This morning, I ran across a news item on the “undiscovery” of Sandy Island off Australia:
Most explorers dream of discovering uncharted territory, but a team of Australian scientists have done the exact opposite.
They have found an island that doesn’t exist. (vid at the linked)
This led me to think about the institution of an award for exposing scientific fraud and a NewScientist interview with Shi-min Fang, its first recipient:
What prompted you to start challenging dubious pseudoscientific claims in China?
In 1998, after eight years studying in the US, I returned to China and was shocked to see it was deluged with pseudosciences, superstitions and scientific misconduct. . . .
(This one is disturbing, NS even speaks of a threat to life for whistle-blowing. Let us trust the problem can be fixed and that it will not cost blood to do so.)

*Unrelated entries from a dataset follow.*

v55:
## main_sync
module main_sync(clk, rst, ld_we, ld_addr, ld_data, start, a_addr, b_addr, c_addr,
		count, ready, done, result, rd_addr, rd_data);
parameter N = 32;
input clk;
input rst;
input ld_we;
input [3:0] ld_addr;
input [N-1:0] ld_data;
input start;
input [3:0] a_addr;
input [3:0] b_addr;
input [3:0] c_addr;
input [3:0] count;
output ready;
output reg done;
output [N-1:0] result;
input [3:0] rd_addr;
output [N-1:0] rd_data;
localparam IDLE = 2'd0, FIRST = 2'd1, MUL = 2'd2, WB = 2'd3;
reg [1:0] state;
reg [3:0] cnt;
reg [3:0] dst;
reg [N-1:0] reg_C;
wire [N-1:0] reg_A;
wire [N-1:0] reg_B;
wire [N-1:0] product;
wire go = (state == IDLE) && start;
reg_sync register(.in_address_1(a_addr), .in_address_2(b_addr), .in_address_3(rd_addr),
		.out_data_1(reg_A), .out_data_2(reg_B), .out_data_3(rd_data),
		.write_address_1(ld_addr), .write_address_2(dst),
		.write_data_1(ld_data), .write_data_2(reg_C),
		.write_enable_1(ld_we && (state == IDLE) && !start), .write_enable_2(state == WB),
		.read_enable_1(go), .read_enable_2(go), .read_enable_3(1'b1),
		.rst(rst), .clk(clk));
multiplier mult(.Rm(reg_A), .Rs((state == FIRST) ? reg_B : reg_C), .result(product));
assign ready = (state == IDLE);
assign result = reg_C;
always @(posedge clk) begin
	if (rst) begin
		state <= IDLE;
		cnt <= 0;
		dst <= 0;
  ...
Size in the first run: about 650 flip-flops, ~130 I/O pins, roughly 51000 sq um of cells after synthesis.
make LEC_CHECK=0 CAP_MARGIN=20 CORE_MARGIN=2 CORE_UTILIZATION=72 CTS_CLUSTER_SIZE=40 PLACE_DENSITY_LB_ADDON=0.25 SETUP_SLACK_MARGIN=1.43 SLEW_MARGIN=20 TNS_END_PERCENT=5 finish   # period 4.87 ns
run.sh (not shown) runs the stock make flow with config.mk's settings and CLKGATE_MAP_FILE=.
Status v55: flow complete, layout not clean - setup timing
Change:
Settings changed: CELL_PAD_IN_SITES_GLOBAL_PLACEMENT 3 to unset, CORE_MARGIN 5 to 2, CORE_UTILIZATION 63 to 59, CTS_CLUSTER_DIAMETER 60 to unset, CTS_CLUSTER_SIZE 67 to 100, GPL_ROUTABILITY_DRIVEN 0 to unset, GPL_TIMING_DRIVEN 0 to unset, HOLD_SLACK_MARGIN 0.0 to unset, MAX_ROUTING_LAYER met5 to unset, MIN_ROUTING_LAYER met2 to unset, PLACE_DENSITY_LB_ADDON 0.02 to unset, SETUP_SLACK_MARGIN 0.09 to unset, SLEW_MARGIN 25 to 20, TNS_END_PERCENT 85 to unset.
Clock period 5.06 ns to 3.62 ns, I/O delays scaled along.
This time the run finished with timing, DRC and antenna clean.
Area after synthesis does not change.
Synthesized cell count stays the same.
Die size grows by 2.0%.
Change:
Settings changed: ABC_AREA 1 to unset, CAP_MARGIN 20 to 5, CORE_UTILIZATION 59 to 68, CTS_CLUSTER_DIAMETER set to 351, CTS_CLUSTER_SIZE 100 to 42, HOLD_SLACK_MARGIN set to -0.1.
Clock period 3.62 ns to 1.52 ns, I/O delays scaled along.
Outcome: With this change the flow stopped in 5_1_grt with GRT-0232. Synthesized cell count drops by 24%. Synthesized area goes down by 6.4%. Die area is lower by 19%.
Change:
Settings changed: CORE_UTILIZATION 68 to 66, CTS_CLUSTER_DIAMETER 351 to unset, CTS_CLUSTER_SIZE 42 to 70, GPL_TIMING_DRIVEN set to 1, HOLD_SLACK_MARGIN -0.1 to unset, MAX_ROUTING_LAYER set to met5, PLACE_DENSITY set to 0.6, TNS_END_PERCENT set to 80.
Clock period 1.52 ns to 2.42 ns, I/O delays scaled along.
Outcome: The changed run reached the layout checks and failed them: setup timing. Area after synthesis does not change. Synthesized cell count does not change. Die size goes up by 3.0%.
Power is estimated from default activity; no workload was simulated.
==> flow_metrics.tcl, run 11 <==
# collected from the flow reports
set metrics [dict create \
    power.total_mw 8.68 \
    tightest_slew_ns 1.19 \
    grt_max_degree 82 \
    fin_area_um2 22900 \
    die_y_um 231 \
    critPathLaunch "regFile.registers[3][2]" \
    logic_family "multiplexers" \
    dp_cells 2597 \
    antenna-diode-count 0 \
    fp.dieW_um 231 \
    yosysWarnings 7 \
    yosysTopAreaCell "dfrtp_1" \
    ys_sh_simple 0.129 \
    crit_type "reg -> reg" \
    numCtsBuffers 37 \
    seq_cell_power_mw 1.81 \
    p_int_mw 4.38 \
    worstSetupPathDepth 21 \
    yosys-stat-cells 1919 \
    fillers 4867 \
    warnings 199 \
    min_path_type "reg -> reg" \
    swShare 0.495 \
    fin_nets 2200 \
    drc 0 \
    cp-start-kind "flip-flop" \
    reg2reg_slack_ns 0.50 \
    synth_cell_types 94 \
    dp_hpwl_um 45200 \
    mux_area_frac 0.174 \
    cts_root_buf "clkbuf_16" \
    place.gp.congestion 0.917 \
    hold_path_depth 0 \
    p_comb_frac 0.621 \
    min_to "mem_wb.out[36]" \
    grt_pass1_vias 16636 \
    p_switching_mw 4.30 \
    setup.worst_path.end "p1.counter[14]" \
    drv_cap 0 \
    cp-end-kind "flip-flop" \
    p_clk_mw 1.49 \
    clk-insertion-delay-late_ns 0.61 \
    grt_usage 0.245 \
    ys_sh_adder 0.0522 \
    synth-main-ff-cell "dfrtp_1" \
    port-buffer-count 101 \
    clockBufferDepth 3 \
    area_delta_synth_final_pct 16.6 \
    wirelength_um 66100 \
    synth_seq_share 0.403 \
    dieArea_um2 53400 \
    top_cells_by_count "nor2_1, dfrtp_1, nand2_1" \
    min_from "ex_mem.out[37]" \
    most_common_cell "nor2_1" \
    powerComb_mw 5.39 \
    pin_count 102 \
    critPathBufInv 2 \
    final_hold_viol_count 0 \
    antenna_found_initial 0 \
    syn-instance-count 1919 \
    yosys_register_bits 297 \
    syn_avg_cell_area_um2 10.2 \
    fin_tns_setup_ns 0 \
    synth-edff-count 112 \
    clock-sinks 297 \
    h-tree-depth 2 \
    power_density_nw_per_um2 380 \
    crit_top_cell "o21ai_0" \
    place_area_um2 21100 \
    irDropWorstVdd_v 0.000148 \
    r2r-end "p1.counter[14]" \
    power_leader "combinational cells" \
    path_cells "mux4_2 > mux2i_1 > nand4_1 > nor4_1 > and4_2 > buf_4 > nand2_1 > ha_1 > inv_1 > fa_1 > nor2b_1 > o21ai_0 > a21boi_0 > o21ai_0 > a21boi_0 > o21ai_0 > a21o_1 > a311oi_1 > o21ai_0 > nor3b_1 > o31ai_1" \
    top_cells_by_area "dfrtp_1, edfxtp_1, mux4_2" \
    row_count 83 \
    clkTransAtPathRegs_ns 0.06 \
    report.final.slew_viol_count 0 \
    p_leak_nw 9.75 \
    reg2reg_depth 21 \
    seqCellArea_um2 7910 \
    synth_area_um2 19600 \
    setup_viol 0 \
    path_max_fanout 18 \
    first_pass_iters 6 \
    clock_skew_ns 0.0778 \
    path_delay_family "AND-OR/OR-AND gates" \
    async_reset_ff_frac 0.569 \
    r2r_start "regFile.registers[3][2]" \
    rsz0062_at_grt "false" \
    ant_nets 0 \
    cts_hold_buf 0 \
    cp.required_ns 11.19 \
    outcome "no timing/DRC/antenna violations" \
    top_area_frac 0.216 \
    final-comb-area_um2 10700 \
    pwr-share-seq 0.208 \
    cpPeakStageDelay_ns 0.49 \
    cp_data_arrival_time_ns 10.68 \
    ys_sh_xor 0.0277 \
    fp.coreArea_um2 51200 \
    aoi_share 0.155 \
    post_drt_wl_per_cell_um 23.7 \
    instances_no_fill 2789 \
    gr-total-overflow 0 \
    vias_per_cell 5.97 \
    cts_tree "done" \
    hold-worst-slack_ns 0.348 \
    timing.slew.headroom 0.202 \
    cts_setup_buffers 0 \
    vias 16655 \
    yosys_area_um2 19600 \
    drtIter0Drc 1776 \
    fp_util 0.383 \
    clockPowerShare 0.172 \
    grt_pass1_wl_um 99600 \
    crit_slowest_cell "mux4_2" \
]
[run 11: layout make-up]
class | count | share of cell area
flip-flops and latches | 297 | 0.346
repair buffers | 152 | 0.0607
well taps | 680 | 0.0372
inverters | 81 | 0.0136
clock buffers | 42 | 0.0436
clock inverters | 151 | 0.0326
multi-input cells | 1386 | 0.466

From this sort of news, however, I am then led to ponder about how much of our “map” of the remote, unobserved past of origins is really accurate and what grounds the emphatic confidence in the consensus we commonly hear concerning a timeline that is so often announced as being almost final. Especially, the “maps” of the origin of life (which admittedly is the acknowledged zone of uncertainty) and of the origin of major body plans.
Especially, as today marks two months of no comprehensive response on my 6,000 word essay offer to proponents of the chance and necessity only account of origins.